Karinka tidak pernah sekali pun membayangkan dirinya akan ditinggal seorang diri di dunia ini oleh Karinna. Meskipun kakaknya itu sudah melakukan perbuatan yang tidak terpuji, tetapi Karinka masih tetap menghormatinya, apalagi ketika mengingat betapa banyak jasa dan materi yang sudah Karinna berikan untuk membantunya. Mendengar kabar kematian Karinna dari mulut Ravelio sungguh terasa seperti bom yang meledak secara tiba-tiba bagi Karinka.
"Ya, istriku memang udah baik-baik aja di ATAS SANA ...." Ravelio menekan dua kata terakhir di dalam kalimatnya sembari menyunggingkan senyum asimetris di bibir. Sudut bibir pria itu semakin tertarik ketika melihat ketakutan di mata Karinka sebelum gadis itu memutuskan kontak mata mereka dan menundukkan kepalanya. "Terlebih ada anak kami yang menemani ibunya," lanjut pria itu dengan nada sarkatis.
Tangan Karinka bergetar di atas pangkuannya. Fakta yang baru saja diketahuinnya benar-benar mengguncang mental gadis itu. Rasanya untuk mengeluarkan satu patah kata dari mulut saja terasa sulit karena tenggorokannya seperti tercekik oleh tangan tak kasat mata saat ini.
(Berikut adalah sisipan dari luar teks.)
--- config.mk ---
export PLATFORM = sky130hd
export DESIGN_NAME = sr_drive_controller_flat
export DESIGN_NICKNAME = d
export VERILOG_FILES = /design/src/rtl/sr_ctrl_pkg.sv /design/src/rtl/sr_drive_controller_if.sv /design/src/rtl/sr_cycle_counter.sv /design/src/rtl/sr_drive_controller.sv /design/src/flat_wrapper.sv
export SDC_FILE = /design/constraint.sdc
export NUM_CORES = 1
export LEC_CHECK = 0
export CORE_ASPECT_RATIO = 0.75
export CORE_UTILIZATION = 46
export CTS_CLUSTER_DIAMETER = 200
export DETAILED_ROUTE_END_ITERATION = 7
export PLACE_DENSITY = 0.79
export REMOVE_ABC_BUFFERS = 1
export SLEW_MARGIN = 10
export SYNTH_ARGS = -nofsm -noshare
export SYNTH_HDL_FRONTEND = slang
export SYNTH_SLANG_ARGS = --single-unit
export TNS_END_PERCENT = 50
--- constraint.sdc ---
create_clock -name Clk -period 2.1 [get_ports Clk]
set_input_delay 0.315 -clock Clk [delete_from_list [all_inputs] [get_ports Clk]]
set_output_delay 0.315 -clock Clk [all_outputs]
set_load 0.01 [all_outputs]
--- src/rtl/sr_ctrl_pkg.sv ---
// Shared definitions for the S/R flip-flop drive controller.
//   sr_state_t        : controller FSM state, 3-bit encoding
//   SR_PULSE_CYCLES   : default cycles S or R is held high per request
//   SR_TIMEOUT_CYCLES : default cycles to wait for Q/Qbar confirmation
//   sr_cnt_width()    : counter width able to hold max(pulse, timeout)
package sr_ctrl_pkg;

  typedef enum logic [2:0] {
    ST_IDLE  = 3'd0,
    ST_PULSE = 3'd1,
    ST_WAIT  = 3'd2,
    ST_DONE  = 3'd3,
    ST_ERR   = 3'd4
  } sr_state_t;

  localparam int SR_PULSE_CYCLES   = 2;
  localparam int SR_TIMEOUT_CYCLES = 8;

  function automatic int sr_cnt_width(input int pulse_cycles, input int timeout_cycles);
    int m;
    m = (pulse_cycles > timeout_cycles) ? pulse_cycles : timeout_cycles;
    return $clog2(m + 1);
  endfunction

endpackage

--- src/rtl/sr_drive_controller_if.sv ---
// Bundle of the controller's request handshake and flip-flop drive/feedback.
// Handshake: a request transfers at a rising clock edge where req_valid and
// req_ready are both 1; the requester holds req_valid and req_value stable
// until that edge, and req_value carries no meaning while req_valid is 0.
//   master : requester / flip-flop side (drives request and Q/Qbar feedback)
//   slave  : controller side (drives ready, S/R and status pulses)
interface sr_drive_controller_if;
  logic req_valid;
  logic req_value;
  logic req_ready;
  logic Q_fb;
  logic Qbar_fb;
  logic S;
  logic R;
  logic done;
  logic err;
  logic busy;

  modport master (
    output req_valid, req_value, Q_fb, Qbar_fb,
    input  req_ready, S, R, done, err, busy
  );

  modport slave (
    input  req_valid, req_value, Q_fb, Qbar_fb,
    output req_ready, S, R, done, err, busy
  );
endinterface

--- src/rtl/sr_cycle_counter.sv ---
// Loadable down-counter shared by the pulse and wait phases.
//   clk, rst : clock, synchronous active-high reset (clears count)
//   load     : load load_val this edge (wins over dec)
//   load_val : value to load
//   dec      : decrement this edge; holds at zero
//   zero     : count is zero
module sr_cycle_counter #(
  parameter int W = 4
) (
  input  logic         clk,
  input  logic         rst,
  input  logic         load,
  input  logic [W-1:0] load_val,
  input  logic         dec,
  output logic         zero
);

  logic [W-1:0] count;

  always_ff @(posedge clk) begin
    if (rst) begin
      count <= '0;
    end else if (load) begin
      count <= load_val;
    end else if (dec && (count != '0)) begin
      count <= count - 1'b1;
    end
  end

  assign zero = (count == '0);

endmodule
"Kenapa diam?" tanya Ravel dingin. "Ke mana keberanian mulutmu yang menjawab terus dari tadi?" lanjut pria itu.
"M--mas ... a--aku ... aku minta maaf," cicit Karinka tergagap. Setelah berusaha menetralkan keterkejutannya, gadis itu akhirnya mampu bersuara lagi.
Mendengar permintaan maaf yang terlontar dari mulut Karinka sontak membuat tangan Ravel mencengkram roda kemudi lebih erat daripada sebelumnya. Urat-urat di tangan pria itu pun tampak bermunculan. Kalimat Karinka membuat perasaan benci dalam diri Ravel semakin menjadi-jadi pada gadis itu.
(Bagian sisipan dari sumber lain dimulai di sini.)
===== src/rtl/pc_sequencer_pkg.sv =====
// rtl/pc_sequencer_pkg.sv - shared CPU constants and fetch sequencer state encoding
package pc_sequencer_pkg;

  localparam int unsigned DEFAULT_PC_W     = 8;
  localparam logic [7:0]  DEFAULT_RESET_PC = 8'h00;

  // Fetch sequencer states, 2-bit encoding
  typedef enum logic [1:0] {
    ST_IDLE     = 2'd0,
    ST_ISSUE    = 2'd1,
    ST_HOLD     = 2'd2,
    ST_REDIRECT = 2'd3
  } seq_state_e;

endpackage


===== src/rtl/pc_sequencer.sv =====
// rtl/pc_sequencer.sv - fetch-stage PC sequencer with req/ack fetch and branch redirect
module pc_sequencer
  import pc_sequencer_pkg::*;
#(
  parameter int unsigned     PC_W     = DEFAULT_PC_W,
  parameter logic [PC_W-1:0] RESET_PC = PC_W'(DEFAULT_RESET_PC)
) (
  input  logic            clk,
  input  logic            rst_n,
  input  logic            stall,
  input  logic            br_valid,
  input  logic [PC_W-1:0] br_target,
  input  logic            cc,
  output logic            imem_req,
  output logic [PC_W-1:0] imem_addr,
  input  logic            imem_ack,
  output logic            ir_valid,
  output logic [PC_W-1:0] ir_pc,
  output logic            flush
);

  seq_state_e      state_q, state_d;
  logic [PC_W-1:0] pc_q, pc_d;
  logic            ir_valid_q, ir_valid_d;
  logic [PC_W-1:0] ir_pc_q, ir_pc_d;
  logic            br_taken;

  // Sequential fetch assumes not-taken; only a taken branch disturbs the flow
  assign br_taken = br_valid & cc;

  // State, PC and delivery registers; reset aborts any outstanding fetch
  always_ff @(posedge clk or negedge rst_n) begin
    if (!rst_n) begin
      state_q    <= ST_IDLE;
      pc_q       <= RESET_PC;
      ir_valid_q <= 1'b0;
      ir_pc_q    <= '0;
    end else begin
      state_q    <= state_d;
      pc_q       <= pc_d;
      ir_valid_q <= ir_valid_d;
      ir_pc_q    <= ir_pc_d;
    end
  end

  // Next-state and PC update; a taken branch beats a same-cycle ack
  always_comb begin
    state_d    = state_q;
    pc_d       = pc_q;
    ir_valid_d = 1'b0;
    ir_pc_d    = ir_pc_q;
    case (state_q)
      ST_IDLE: begin
        state_d = stall ? ST_HOLD : ST_ISSUE;
      end
      ST_ISSUE: begin
        if (br_taken) begin
          pc_d    = br_target;
          state_d = ST_REDIRECT;
        end else if (imem_ack) begin
          pc_d       = pc_q + PC_W'(1);
          ir_pc_d    = pc_q;
          ir_valid_d = 1'b1;
          state_d    = stall ? ST_HOLD : ST_ISSUE;
        end
        // without ack the request stays up; stall cannot withdraw it
      end
      ST_HOLD: begin
        if (br_taken) begin
          pc_d    = br_target;
          state_d = ST_REDIRECT;
        end else if (!stall) begin
          state_d = ST_ISSUE;
        end
      end
      ST_REDIRECT: begin
        state_d = stall ? ST_HOLD : ST_ISSUE;
      end
      default: begin
        state_d = ST_IDLE;
      end
    endcase
  end

  // Outputs decoded only from registers, so no input reaches an output combinationally
  assign imem_req  = (state_q == ST_ISSUE);
  assign imem_addr = pc_q;
  assign flush     = (state_q == ST_REDIRECT);
  assign ir_valid  = ir_valid_q;
  assign ir_pc     = ir_pc_q;

endmodule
"Permintaan maaf-mu nggak bisa membuat istri dan calon anakku hidup lagi," balas Ravel dengki. "Ingat Karinka, nyawa harus dibalas dengan nyawa. Tunggu aja tanggal mainnya, Adik Ipar yang Manis," sambung pria itu dengan senyum. Bukan senyum menawan seperti yang pertama kali Karinka lihat dua tahun silam di taman panti asuhan, melainkan senyum bengis yang sarat akan kebencian.